Oh wait, s/nonconforming
says that it returns the original value. I want the conformed value though.
original is the original value, but a conformer function can return a modified value.
Well I was using all custom conformers. Writing separate functions like str-or-fn-ret-str
, but I realized I was duplicating a lot of code. Also, I think that requires me to write custom generators for everything.
It looks like (s/unform ::key (s/conform ::key val))
is working
Well, it’s actually string-or-react-class. Here’s what it looks like:
(defn string-or-react-class?
"Accepts either a string, react class, or a fn that returns a react class. If it's a fn, props will automatically
convert (js->clj) when the fn is called."
[s-or-c]
(cond
(helpers/is-react-class? s-or-c) s-or-c
(string? s-or-c) s-or-c
(fn? s-or-c) (fn [props & children]
(let [clj-props (js->clj props :keywordize-keys true)
react-c (s-or-c clj-props children)]
react-c))
:else :cljs.spec.alpha/invalid))
if you supply custom unformer - it might work. But I have a feeling you are doing something redundant
That’s what I was asking. If I do it as s/or
predicates I get back vectors
From my perspective, you conform to get back a vector, or a custom projection of the specced data.

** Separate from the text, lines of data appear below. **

===== config.mk =====
export PLATFORM = sky130hd
export DESIGN_NAME = lfc_line_format
export DESIGN_NICKNAME = d
export VERILOG_FILES = /design/src/hw/lfc_pkg.sv /design/src/hw/lfc_line_format.sv
export VERILOG_INCLUDE_DIRS = /design/src /design/src/hw
export SDC_FILE = /design/constraint.sdc
export NUM_CORES = 1
export LEC_CHECK = 0
export BUFFER_PORTS_ARGS = -buffer_cell sky130_fd_sc_hd__buf_4
export CORE_UTILIZATION = 30
export CTS_CLUSTER_SIZE = 16
export DETAILED_ROUTE_END_ITERATION = 6
export GPL_TIMING_DRIVEN = 0
export RECOVER_POWER = 25
export SYNTH_ARGS = -nofsm -noshare
export SYNTH_HDL_FRONTEND = slang
export SYNTH_SLANG_ARGS = --single-unit

===== constraint.sdc =====
create_clock -name clock -period 2.6 [get_ports clock]
set_input_delay 0.26 -clock clock [delete_from_list [all_inputs] [get_ports clock]]
set_output_delay 0.26 -clock clock [all_outputs]
set_load 0.1 [all_outputs]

If you want to know if something validates, you do (when (s/valid? ...) do), or one of the explain fns.
try to wrap s/or
in nonconforming
. this way you can have more granular conformer for just (fn? s-or-c)
case.
Okay. I’ll give that a shot. Thanks.
@seantempesta it seems like nonconforming or
prevents any conformation inside its branches
@seantempesta Can you talk more about why a call to conform
is useful in this case? If you just want the original value, could you just do something like (if (s/valid? ::string-or-int x) x :cljs.spec.alpha/invalid)
How do you prevent a :ret
spec to be described by doc
? I have a big spec and I’d like to be displayed by name rather than dumping it on the user. Currently I wrap it into spec/and
. Is there a more elegant solution?
then you’ll just see the name in the doc
I guess I don’t understand why that’s better
If I put it in only in the doc then it's not in the spec anymore. If I put it in doc and in spec it doesn't prevent doc
from dumping the whole description. So s/and
is the hack to have :ret spec'ed without doc being verbose
sorry. I went and tried it and I understand what you’re saying now. So the current behavior is not the intention. there is a ticket for the early aliased spec resolution, don’t know the #.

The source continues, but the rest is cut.